OrdinaryColoradan and irishguy have said most of what needs to be said here, but there’s another point to be made about the landing in front of a machine-gun nest. This wasn’t an assault in which any one landing craft had the luxury of picking and choosing where it would dump its personnel.

There were over 4,000 landing craft used in the invasion. The craft were given objectives, of course, assigned from the battle plan, and reconnaissance had determined where the machine-gun emplacements were. But the idea that there was some option in the heat of battle to funnel every craft’s cargo through the lowest-threat stretches of beach is erroneous. The machine guns covered most of the beach anyway, since they could turn at will and create a big threat arc; being right in front of a machine gun was only marginally worse than being to the side of it.

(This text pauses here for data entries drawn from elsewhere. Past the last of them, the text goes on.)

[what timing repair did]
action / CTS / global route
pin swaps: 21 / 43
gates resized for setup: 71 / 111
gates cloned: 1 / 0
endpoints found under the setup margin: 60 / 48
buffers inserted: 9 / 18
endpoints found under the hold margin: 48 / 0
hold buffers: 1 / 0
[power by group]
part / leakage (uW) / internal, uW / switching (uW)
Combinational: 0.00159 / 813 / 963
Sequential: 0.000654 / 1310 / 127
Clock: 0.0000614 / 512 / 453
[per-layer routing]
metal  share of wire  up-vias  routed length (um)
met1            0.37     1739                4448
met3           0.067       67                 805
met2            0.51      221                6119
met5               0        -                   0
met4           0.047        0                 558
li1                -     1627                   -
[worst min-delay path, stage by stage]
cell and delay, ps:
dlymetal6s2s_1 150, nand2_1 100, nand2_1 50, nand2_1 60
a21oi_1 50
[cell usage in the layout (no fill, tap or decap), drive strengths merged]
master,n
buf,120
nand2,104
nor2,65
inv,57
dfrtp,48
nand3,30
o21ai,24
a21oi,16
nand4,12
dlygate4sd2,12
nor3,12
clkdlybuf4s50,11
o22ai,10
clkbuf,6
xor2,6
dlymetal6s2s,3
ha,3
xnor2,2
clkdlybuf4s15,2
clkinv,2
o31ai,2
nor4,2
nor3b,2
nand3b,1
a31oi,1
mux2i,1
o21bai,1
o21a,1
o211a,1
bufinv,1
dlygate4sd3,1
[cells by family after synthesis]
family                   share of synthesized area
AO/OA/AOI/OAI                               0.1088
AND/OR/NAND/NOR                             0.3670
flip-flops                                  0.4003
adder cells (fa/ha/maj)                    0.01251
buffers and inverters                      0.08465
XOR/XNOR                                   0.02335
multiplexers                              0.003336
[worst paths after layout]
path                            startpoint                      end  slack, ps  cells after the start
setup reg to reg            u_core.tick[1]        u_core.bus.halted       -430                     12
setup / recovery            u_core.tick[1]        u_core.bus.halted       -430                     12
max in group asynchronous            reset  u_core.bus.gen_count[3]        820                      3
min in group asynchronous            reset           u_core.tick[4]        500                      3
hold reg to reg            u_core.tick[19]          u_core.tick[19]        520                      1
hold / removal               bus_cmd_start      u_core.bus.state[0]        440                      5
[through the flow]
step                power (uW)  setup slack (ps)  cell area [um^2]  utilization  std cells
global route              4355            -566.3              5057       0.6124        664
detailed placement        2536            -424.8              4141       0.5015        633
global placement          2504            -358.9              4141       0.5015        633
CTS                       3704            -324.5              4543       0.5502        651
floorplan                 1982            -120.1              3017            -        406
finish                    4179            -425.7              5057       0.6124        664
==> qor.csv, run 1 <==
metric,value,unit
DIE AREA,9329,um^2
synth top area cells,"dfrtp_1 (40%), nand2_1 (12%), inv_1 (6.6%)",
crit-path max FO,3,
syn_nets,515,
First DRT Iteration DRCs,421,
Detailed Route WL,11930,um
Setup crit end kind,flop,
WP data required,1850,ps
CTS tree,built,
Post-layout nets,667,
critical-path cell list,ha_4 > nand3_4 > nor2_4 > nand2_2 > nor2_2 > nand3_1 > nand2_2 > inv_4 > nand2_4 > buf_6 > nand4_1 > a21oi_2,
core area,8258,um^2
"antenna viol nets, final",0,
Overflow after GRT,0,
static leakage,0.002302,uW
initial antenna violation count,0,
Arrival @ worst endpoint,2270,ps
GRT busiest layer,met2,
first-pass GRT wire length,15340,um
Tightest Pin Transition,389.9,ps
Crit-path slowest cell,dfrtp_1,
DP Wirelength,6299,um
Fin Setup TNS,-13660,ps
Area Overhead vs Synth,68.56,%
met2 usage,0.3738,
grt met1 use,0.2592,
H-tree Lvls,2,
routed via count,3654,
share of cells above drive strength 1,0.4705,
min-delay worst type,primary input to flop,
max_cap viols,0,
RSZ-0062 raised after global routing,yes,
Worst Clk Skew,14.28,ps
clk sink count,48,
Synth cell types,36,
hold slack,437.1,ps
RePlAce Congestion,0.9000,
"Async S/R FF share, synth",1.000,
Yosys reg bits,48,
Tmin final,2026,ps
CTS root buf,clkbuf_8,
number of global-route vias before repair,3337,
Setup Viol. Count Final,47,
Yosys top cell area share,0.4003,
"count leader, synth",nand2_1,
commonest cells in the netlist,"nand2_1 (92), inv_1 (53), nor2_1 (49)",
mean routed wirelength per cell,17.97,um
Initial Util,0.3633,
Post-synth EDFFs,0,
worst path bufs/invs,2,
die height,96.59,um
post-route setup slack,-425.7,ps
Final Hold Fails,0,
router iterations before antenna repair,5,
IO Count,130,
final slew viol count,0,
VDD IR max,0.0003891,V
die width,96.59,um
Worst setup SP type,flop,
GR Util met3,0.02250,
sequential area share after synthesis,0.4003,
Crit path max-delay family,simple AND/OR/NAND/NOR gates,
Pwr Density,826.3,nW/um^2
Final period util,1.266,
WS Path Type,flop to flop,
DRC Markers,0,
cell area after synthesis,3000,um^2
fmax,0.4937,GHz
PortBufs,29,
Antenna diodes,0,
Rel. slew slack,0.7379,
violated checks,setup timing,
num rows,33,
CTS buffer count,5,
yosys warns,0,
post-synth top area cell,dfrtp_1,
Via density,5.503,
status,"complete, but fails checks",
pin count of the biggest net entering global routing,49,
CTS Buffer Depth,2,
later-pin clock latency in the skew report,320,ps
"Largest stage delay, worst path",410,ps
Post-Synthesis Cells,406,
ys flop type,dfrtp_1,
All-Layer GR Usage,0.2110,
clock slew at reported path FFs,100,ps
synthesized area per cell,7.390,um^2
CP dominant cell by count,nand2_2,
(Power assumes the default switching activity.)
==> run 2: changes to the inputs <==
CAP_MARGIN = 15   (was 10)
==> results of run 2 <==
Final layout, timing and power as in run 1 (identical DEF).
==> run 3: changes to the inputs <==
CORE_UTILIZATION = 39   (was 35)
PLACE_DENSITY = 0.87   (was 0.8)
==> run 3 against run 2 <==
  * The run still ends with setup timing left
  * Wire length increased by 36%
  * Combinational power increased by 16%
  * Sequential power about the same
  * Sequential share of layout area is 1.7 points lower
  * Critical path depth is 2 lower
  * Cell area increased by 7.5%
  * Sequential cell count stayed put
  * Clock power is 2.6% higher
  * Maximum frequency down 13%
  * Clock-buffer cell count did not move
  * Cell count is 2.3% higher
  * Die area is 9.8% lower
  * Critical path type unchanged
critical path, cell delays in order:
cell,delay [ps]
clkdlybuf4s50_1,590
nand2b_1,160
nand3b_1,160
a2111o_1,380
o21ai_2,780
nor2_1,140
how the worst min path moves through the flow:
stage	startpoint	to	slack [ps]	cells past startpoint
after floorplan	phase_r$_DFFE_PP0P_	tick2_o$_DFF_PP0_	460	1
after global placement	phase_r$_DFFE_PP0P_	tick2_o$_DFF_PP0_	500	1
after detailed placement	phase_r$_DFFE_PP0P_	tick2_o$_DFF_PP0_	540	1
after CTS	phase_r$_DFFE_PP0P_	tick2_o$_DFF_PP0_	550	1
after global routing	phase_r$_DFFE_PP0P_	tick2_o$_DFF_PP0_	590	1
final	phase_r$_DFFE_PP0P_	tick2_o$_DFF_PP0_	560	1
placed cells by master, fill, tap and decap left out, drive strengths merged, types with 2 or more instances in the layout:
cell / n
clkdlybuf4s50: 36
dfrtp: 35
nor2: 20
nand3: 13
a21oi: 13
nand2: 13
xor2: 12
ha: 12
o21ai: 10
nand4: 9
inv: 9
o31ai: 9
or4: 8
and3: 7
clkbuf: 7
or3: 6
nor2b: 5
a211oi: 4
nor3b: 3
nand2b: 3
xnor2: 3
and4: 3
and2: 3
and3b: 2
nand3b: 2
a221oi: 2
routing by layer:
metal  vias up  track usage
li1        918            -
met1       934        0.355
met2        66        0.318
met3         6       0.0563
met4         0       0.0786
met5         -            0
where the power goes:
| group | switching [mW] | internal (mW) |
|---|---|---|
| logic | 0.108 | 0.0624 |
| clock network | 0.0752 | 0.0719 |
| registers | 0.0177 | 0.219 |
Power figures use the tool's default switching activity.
$ cat src/rtl/mdu_div_ctrl.sv
`timescale 1ns/1ps
// -----------------------------------------------------------------------------
// mdu_div_ctrl
//   Multi-cycle divide sequencer for the HI/LO unit. Runs DIV/DIVU as a
//   WIDTH-iteration restoring shift-subtract loop, owns the HI/LO registers,
//   services MTHI/MTLO writes, and raises a combinational stall toward the
//   pipeline while a divide is in flight.
//
//   Sequence: IDLE -> PREP -> ITER (WIDTH cycles) -> FIXUP -> IDLE.
//   Result and done pulse appear WIDTH+2 cycles after the start edge.
//
//   Optional feature macro: MDU_DIVZERO_FAST_EN
//     defined   : divisor==0 is caught in PREP and jumps directly to FIXUP
//     undefined : divisor==0 runs the full loop; same forced result
//   Divide-by-zero result in both builds: hi = dividend, lo = all ones.
//
// Ports:
//   clk, rst_n           clock (rising edge), async active-low reset
//   start, is_signed     issue DIV (is_signed=1) / DIVU (is_signed=0)
//   dividend, divisor    operands, sampled with start in IDLE
//   hilo_rd              MFHI/MFLO in decode (stalls while busy)
//   mthi_we, mtlo_we     HI/LO write strobes with wdata (IDLE only)
//   busy                 divide in progress
//   done                 one-cycle pulse after HI/LO are written by a divide
//   stall                hold PC/pipeline this cycle
//   hi, lo               HI (remainder) and LO (quotient) registers
// -----------------------------------------------------------------------------
module mdu_div_ctrl #(
  parameter int WIDTH = 32,
  parameter int CNT_W = 6
) (
  input  logic             clk,
  input  logic             rst_n,
  input  logic             start,
  input  logic             is_signed,
  input  logic [WIDTH-1:0] dividend,
  input  logic [WIDTH-1:0] divisor,
  input  logic             hilo_rd,
  input  logic             mthi_we,
  input  logic             mtlo_we,
  input  logic [WIDTH-1:0] wdata,
  output logic             busy,
  output logic             done,
  output logic             stall,
  output logic [WIDTH-1:0] hi,
  output logic [WIDTH-1:0] lo
);

  typedef enum logic [1:0] {
    IDLE  = 2'd0,
    PREP  = 2'd1,
    ITER  = 2'd2,
    FIXUP = 2'd3
  } state_e;

  localparam logic [CNT_W-1:0] LAST_STEP = CNT_W'(WIDTH - 1);

  state_e           state_q, state_d;
  logic [CNT_W-1:0] cnt_q,   cnt_d;
  logic [WIDTH-1:0] a_q,     a_d;     // original dividend (needed for /0 result)
  logic [WIDTH-1:0] b_q,     b_d;     // original divisor
  logic             sgn_q,   sgn_d;
  logic [WIDTH-1:0] rem_q,   rem_d;   // partial remainder
  logic [WIDTH-1:0] quo_q,   quo_d;   // dividend magnitude shifting into quotient
  logic [WIDTH-1:0] dvs_q,   dvs_d;   // divisor magnitude
  logic             q_neg_q, q_neg_d;
  logic             r_neg_q, r_neg_d;
  logic [WIDTH-1:0] hi_q,    hi_d;
  logic [WIDTH-1:0] lo_q,    lo_d;
  logic             done_q,  done_d;

  // The shifted remainder can reach 2*divisor-1, so the trial subtract needs
  // one extra bit; a set MSB means the subtraction went negative (restore).
  logic [WIDTH:0] partial;
  logic [WIDTH:0] trial;

  assign partial = {rem_q, quo_q[WIDTH-1]};
  assign trial   = partial - {1'b0, dvs_q};

  always_comb begin
    // NOTE: every _d gets its hold value first so no path leaves a variable
    // unassigned; that is what keeps this block free of inferred latches.
    state_d = state_q;
    cnt_d   = cnt_q;
    a_d     = a_q;
    b_d     = b_q;
    sgn_d   = sgn_q;
    rem_d   = rem_q;
    quo_d   = quo_q;
    dvs_d   = dvs_q;
    q_neg_d = q_neg_q;
    r_neg_d = r_neg_q;
    hi_d    = hi_q;
    lo_d    = lo_q;
    done_d  = 1'b0;

    unique case (state_q)
      IDLE: begin
        // Register writes and divide issue may share an edge; the divide
        // result overwrites later in FIXUP.
        if (mthi_we) hi_d = wdata;
        if (mtlo_we) lo_d = wdata;
        if (start) begin
          a_d     = dividend;
          b_d     = divisor;
          sgn_d   = is_signed;
          state_d = PREP;
        end
      end

      PREP: begin
        // Negating the most negative value wraps to itself, which is exactly
        // its unsigned magnitude.
        quo_d   = (sgn_q && a_q[WIDTH-1]) ? -a_q : a_q;
        dvs_d   = (sgn_q && b_q[WIDTH-1]) ? -b_q : b_q;
        q_neg_d = sgn_q && (a_q[WIDTH-1] ^ b_q[WIDTH-1]);
        r_neg_d = sgn_q && a_q[WIDTH-1];
        rem_d   = '0;
        cnt_d   = '0;
        state_d = ITER;
`ifdef MDU_DIVZERO_FAST_EN
        if (b_q == '0) state_d = FIXUP;
`endif
      end

      ITER: begin
        rem_d = trial[WIDTH] ? partial[WIDTH-1:0] : trial[WIDTH-1:0];
        quo_d = {quo_q[WIDTH-2:0], ~trial[WIDTH]};
        cnt_d = cnt_q + 1'b1;
        if (cnt_q == LAST_STEP) state_d = FIXUP;
      end

      FIXUP: begin
        if (b_q == '0) begin
          hi_d = a_q;
          lo_d = '1;
        end else begin
          hi_d = r_neg_q ? -rem_q : rem_q;
          lo_d = q_neg_q ? -quo_q : quo_q;
        end
        done_d  = 1'b1;
        state_d = IDLE;
      end

      default: state_d = IDLE;
    endcase
  end

  // NOTE: reset clears every register, including HI/LO and the operand
  // latches, so an aborted divide can never leak a partial result.
  always_ff @(posedge clk or negedge rst_n) begin
    if (!rst_n) begin
      state_q <= IDLE;
      cnt_q   <= '0;
      a_q     <= '0;
      b_q     <= '0;
      sgn_q   <= 1'b0;
      rem_q   <= '0;
      quo_q   <= '0;
      dvs_q   <= '0;
      q_neg_q <= 1'b0;
      r_neg_q <= 1'b0;
      hi_q    <= '0;
      lo_q    <= '0;
      done_q  <= 1'b0;
    end else begin
      // NOTE: non-blocking updates so every flop samples the pre-edge values.
      state_q <= state_d;
      cnt_q   <= cnt_d;
      a_q     <= a_d;
      b_q     <= b_d;
      sgn_q   <= sgn_d;
      rem_q   <= rem_d;
      quo_q   <= quo_d;
      dvs_q   <= dvs_d;
      q_neg_q <= q_neg_d;
      r_neg_q <= r_neg_d;
      hi_q    <= hi_d;
      lo_q    <= lo_d;
      done_q  <= done_d;
    end
  end

  assign busy  = (state_q != IDLE);
  assign done  = done_q;
  assign stall = busy && (start || hilo_rd || mthi_we || mtlo_we);
  assign hi    = hi_q;
  assign lo    = lo_q;

endmodule
$ cat config.mk
export PLATFORM = sky130hd
export DESIGN_NAME = mdu_div_ctrl
export DESIGN_NICKNAME = d
export VERILOG_FILES = /design/src/rtl/mdu_div_ctrl.sv
export SDC_FILE = /design/constraint.sdc
export NUM_CORES = 1
export LEC_CHECK = 0
export CAP_MARGIN = 0
export CORE_MARGIN = 10
export CORE_UTILIZATION = 57
export DETAILED_ROUTE_END_ITERATION = 12
export PLACE_DENSITY = 0.84
export SETUP_SLACK_MARGIN = 0.2
export SLEW_MARGIN = 20
export SYNTH_ARGS = -nofsm -noshare
export SYNTH_HDL_FRONTEND = slang
export SYNTH_SLANG_ARGS = --single-unit
export TNS_END_PERCENT = 10
$ cat constraint.sdc
create_clock -name clk -period 4.25 [get_ports clk]
set_clock_uncertainty 0.15 [all_clocks]
set_input_delay 0.425 -clock clk [delete_from_list [all_inputs] [get_ports clk]]
set_output_delay 0.425 -clock clk [all_outputs]
set_load 0.01 [all_outputs]
# Word-level counts from Yosys, hierarchy flattened
# Index checks and enable logic that the tools add are counted.
# W data, S select, Z words.
# totals
regBits	236
latch_bits	0
mem_bits_rw	0
romBits	0
input_bits	103
out_inout_bits	67
word_cells	63
n_memories	0
# classes
n_addsub	6
multipliers	0
n_div	0
magnitude_cmp	0
eq_ne	8
n_shift	0
muxes	18
bitwise_logic	2
n_reduce_logical	16
# op_table
cell	count
$mux W32	9
$pmux W32 S2	4
$neg A32 Y32	4
$sub A33 B32 Y33	1
$logic_not A32 Y1	1
$pmux W6 S2	1
$ne A2 B2 Y1 const B	4
$pmux W2 S4	1
$reduce_and A2 Y1	4
$add A6 B1 Y6 const B	1
$eq A6 B5 Y1 const B	1
$reduce_bool A2 Y1	3
$eq A2 B2 Y1 const B	2
$logic_and A1 B1 Y1	4
$mux W2	2
$logic_or A1 B1 Y1	3
$eq A2 B1 Y1 const B	1
$logic_not A2 Y1	1
$mux W1	1
$not A1 Y1	1
$xor A1 B1 Y1	1

# Depth between registers and ports, before layout
# logic_depth
depth_word	4
depth_mapped	14
depth_no_buf	12

# Worst setup path after synthesis
# Ideal clock, no wire load.
# synth_timing
path_kind	register to register
from	register quo_q[31]
to	register rem_q[11]
setup_time_ps	90
arrival_time_ps	2945
slack_ps	1064
stages_incl_launch_ff	14
period_less_slack_ps	3186
cell_sequence	dfrtp_1 -> inv_1 -> ha_1 -> fa_1 -> and2b_1 -> o2111ai_1 -> a21oi_1 -> o21ai_1 -> o21a_1 -> a31o_1 -> and2_1 -> buf_6 -> or4_1 -> o221ai_1
# synth_between
elab_chain_len	3
# synth_rtl
element	line	text
start, declared	64	logic [WIDTH-1:0] quo_q, quo_d;
start signal, assigned	174	quo_q <= quo_d;
$sub A33 B32 Y33	78	assign trial = partial - {1'b0, dvs_q};
$mux W32	127	rem_d = trial[WIDTH] ? partial[WIDTH-1:0] : trial[WIDTH-1:0];
$pmux W32 S2	97	unique case (state_q)
end signal, assigned	173	rem_q <= rem_d;
end, declared	63	logic [WIDTH-1:0] rem_q, rem_d;
# No other way between the ends.
# A chain may end at the register's enable or synchronous reset.

# Worst setup path after layout
# layout_timing
from	register quo_q[31]
to	register rem_q[10]
# Same word-level chain as after synthesis.

==> results.json <==
{
  "status": "finished, final reports clean",
  "grt_overflow": 0,
  "slew_viol_final": 0,
  "clk_pin_slew_ps": 60,
  "path_max_fanout": 14,
  "insertion_delay_ps": 560,
  "startpoint_type": "flop",
  "synth_cell_types": 76,
  "yosysWarnings": 0,
  "ys_seq_area_share_pct": 39.7,
  "drtIter0Drc": 1639,
  "io_buffers": 169,
  "drtAntennaViolNets": 0,
  "start_util_pct": 57.5,
  "critical_path.cell_chain": "inv_1 > ha_1 > fa_1 > and2b_1 > o2111ai_1 > a21oi_1 > o21ai_1 > o21a_1 > a31o_1 > and2_1 > nor2_2 > o221ai_1",
  "cts_buffers": 26,
  "die_x_um": 182,
  "drive_above_1_share_pct": 9.50,
  "synthArstFlopShare_pct": 100,
  "r2r_slack_ps": 350,
  "rows": 59,
  "cap_viol_max_count": 0,
  "hp-class": "reg -> reg",
  "cts_resized": 0,
  "cts_buffer_depth": 3,
  "grt_start_max_net_pins": 105,
  "grt_pass1_vias": 13000,
  "holdPathStages": 2,
  "synth_area_um2": 14900,
  "fin_total_pwr_uw": 13400,
  "drt_wl_total_um": 44000,
  "coreArea_um2": 25900,
  "timing.rr.start": "quo_q[31]",
  "die-area_um2": 33000,
  "tightestPinTransition_ps": 996,
  "htreeDepth": 1,
  "cp-startpoint": "quo_q[31]",
  "power_density_nw_per_um2": 759,
  "vias": 13500,
  "critPathArrivalTime_ps": 4140,
  "drt-wirelength-per-cell_um": 20.4,
  "ys_ff_latch": 236,
  "grt_usage_pct": 25.5,
  "area_growth_pct": 19.0,
  "dr.pass1.iters": 6,
  "syn_inst": 1691,
  "antenna_cells": 0,
  "grt_pass1_wl_um": 70100,
  "path_class": "reg -> reg",
  "power.leakage_uw": 0.00746,
  "place_congestion": 0.987,
  "hold_slack_ps": 327,
  "drt-vias-per-instance": 6.28,
  "hold_viol": 0,
  "cts.sinks": 236,
  "drc_errors": 0,
  "fin_crit_sh_pct": 91.7,
  "cts-root-buf": "clkbuf_16",
  "max-vdd-ir-drop_mv": 0.524,
  "min_period_ps": 3900,
  "rsz0062_at_grt": "yes",
  "critPathRequiredTime_ps": 4490,
  "min_from": "hi[23]",
  "tns_ps": 0,
  "die_y_um": 182,
  "r2r-end": "rem_q[10]",
  "synth_edf_count": 0,
  "cpPeakStageDelay_ps": 540,
  "syn_nets": 1836,
  "cp-end-kind": "flop",
  "dp_hpwl_um": 32700,
  "fin_nets": 1949,
  "syn_area_per_cell_um2": 8.81,
  "endpoint": "rem_q[10]",
  "ios": 170,
  "tritoncts": "done",
  "ff2ff_path_depth": 12,
  "setup_violations": 0,
  "fmax_mhz": 256,
  "antenna_found_initial": 1,
  "slowest_stage": "nor2_2",
  "ys.flop_type": "dfrtp_1",
  "maxSlewHeadroom_pct": 33.6
}
[area by class of cell]
| cell class | instances | area (µm²) |
|---|---|---|
| multi-input cells | 1274 | 8310 |
| clock inverters | 10 | 196 |
| fillers | 1994 | 8190 |
| clock buffers | 36 | 718 |
| flip-flops and latches | 236 | 5910 |
| inverters | 81 | 304 |
| well taps | 335 | 419 |
| repair buffers | 185 | 1860 |
[sequential cells by signal, indices dropped and copies added, names as in the netlist]
register / count
q_neg_q: 1
state_q: 2
cnt_q: 6
quo_q: 32
a_q: 32
b_q: 32
done: 1
lo: 32
r_neg_q: 1
hi: 32
rem_q: 32
sgn_q: 1
dvs_q: 32
[power breakdown]
group	internal [µW]	leakage (µW)	switching, µW	total [µW]
clock network	1480	0.000440	954	2440
logic	3000	0.00413	3550	6560
registers	3250	0.00289	1200	4450
total	7740	0.00746	5710	13400
[synthesized netlist by cell type (all sizes together), types with 23 or more instances]
| master | instances | share of area [%] |
|---|---|---|
| dfrtp | 236 | 40 |
| nand2 | 189 | 4.8 |
| o21ai | 163 | 5.5 |
| a21oi | 136 | 4.6 |
| nor2 | 113 | 2.9 |
| mux2 | 94 | 7.1 |
| xnor2 | 87 | 5.1 |
| clkbuf | 84 | 2.1 |
| inv | 80 | 2.0 |
| xor2 | 56 | 3.3 |
| ha | 41 | 3.4 |
| nand3 | 41 | 1.4 |
| nor3 | 30 | 1.1 |
| nand4 | 29 | 1.2 |
| o221ai | 23 | 1.4 |
[placed cells by master, fill, tap and decap left out, types with 4 or more instances in the layout]
cell type,instances
and2_1,13
a31oi_1,10
nor3_1,28
o21ai_0,156
inv_1,80
ha_2,4
a21o_1,19
o41ai_1,10
o21ai_1,7
nor2_1,111
nor4_1,15
a211oi_1,15
o311ai_0,7
or4_1,7
or3_1,11
xor2_1,56
o31ai_1,20
nand2_1,188
mux2i_1,8
ha_1,37
nand4_1,29
clkbuf_16,26
nand2b_1,20
clkbuf_1,7
mux2_2,94
dfrtp_1,236
nand3_1,41
o22ai_1,22
o211ai_1,21
nor2b_1,10
clkdlybuf4s50_1,168
a21oi_1,134
buf_4,12
and3_1,7
xnor2_1,87
o221ai_1,23
bufinv_16,5
a211o_1,4
[logic make-up after synthesis]
group | Yosys count | share of synthesized area (%)
flip-flops | 236 | 39.7
adder cells (fa/ha/maj) | 42 | 3.58
AND/OR/NAND/NOR | 505 | 16.1
buffers and inverters | 182 | 4.78
XOR/XNOR | 143 | 8.41
multiplexers | 102 | 7.65
AO/OA/AOI/OAI | 481 | 19.8
[layer usage]
layer  vias to the layer above  global-route usage [%]  part of all wire, %  routed length, µm
li1                       6260                       -                    -                  -
met1                      6405                    33.0                   40              17600
met2                       734                    41.4                   46              20300
met3                       141                    4.77                  9.4               4120
met4                         2                    10.4                  4.2               1850
met5                         -                       0                0.075                 33
[worst max-delay path: cells and delay by family (launching register included)]
family          cells  cell delay [ps]
simple gates        3             1090
buf+inv             1               90
flops               1              500
compound gates      6             1280
fa+ha+maj           2              610
[worst min-delay path by stage]
stage                          to  slack [ps]
after global routing      a_q[18]         330
after floorplan            a_q[0]         -20
final                      hi[23]         330
after CTS                 a_q[18]         320
after global placement     lo[18]         310
after detailed placement   lo[10]         320
[stage by stage]
stage	instance area (µm²)	util (%)	cells	setup slack (ps)
floorplan	14900	-	1691	1060
global placement	16800	64.7	2108	519
detailed placement	16800	64.7	2108	414
CTS	17700	68.3	2155	376
global route	17700	68.4	2157	136
finish	17700	68.4	2157	351
[repair_timing]
action,in CTS,in global routing
endpoints found under the hold margin,102,0
buffers inserted,0,0
hold buffers,1,0
setup endpoints to repair,0,28
(Power assumes the default switching activity.)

Some guys drew the short straw and piled ashore in the more vulnerable areas. This was a different kind of warfare from what today’s younger people are familiar with. Amphibious landings are never routine, and between the first true amphibious landing the US conducted, at the battle of Veracruz in the Mexican-American War, to the landing at Inchon in the Korean War, we went for decades at a time assuming that we would never have to mount another one.

The US and Britain didn’t have the landing craft used for the Normandy invasion in 1942, nor did we have a workable concept of operations for an amphibious landing under the technological and combat conditions of WWII. It was all cobbled together from scratch — and we were fighting Germany (and Japan), not Iraq or Afghanistan. If we had insisted on not taking casualties, our only option would have been to sue for peace in 1941 and be done with it.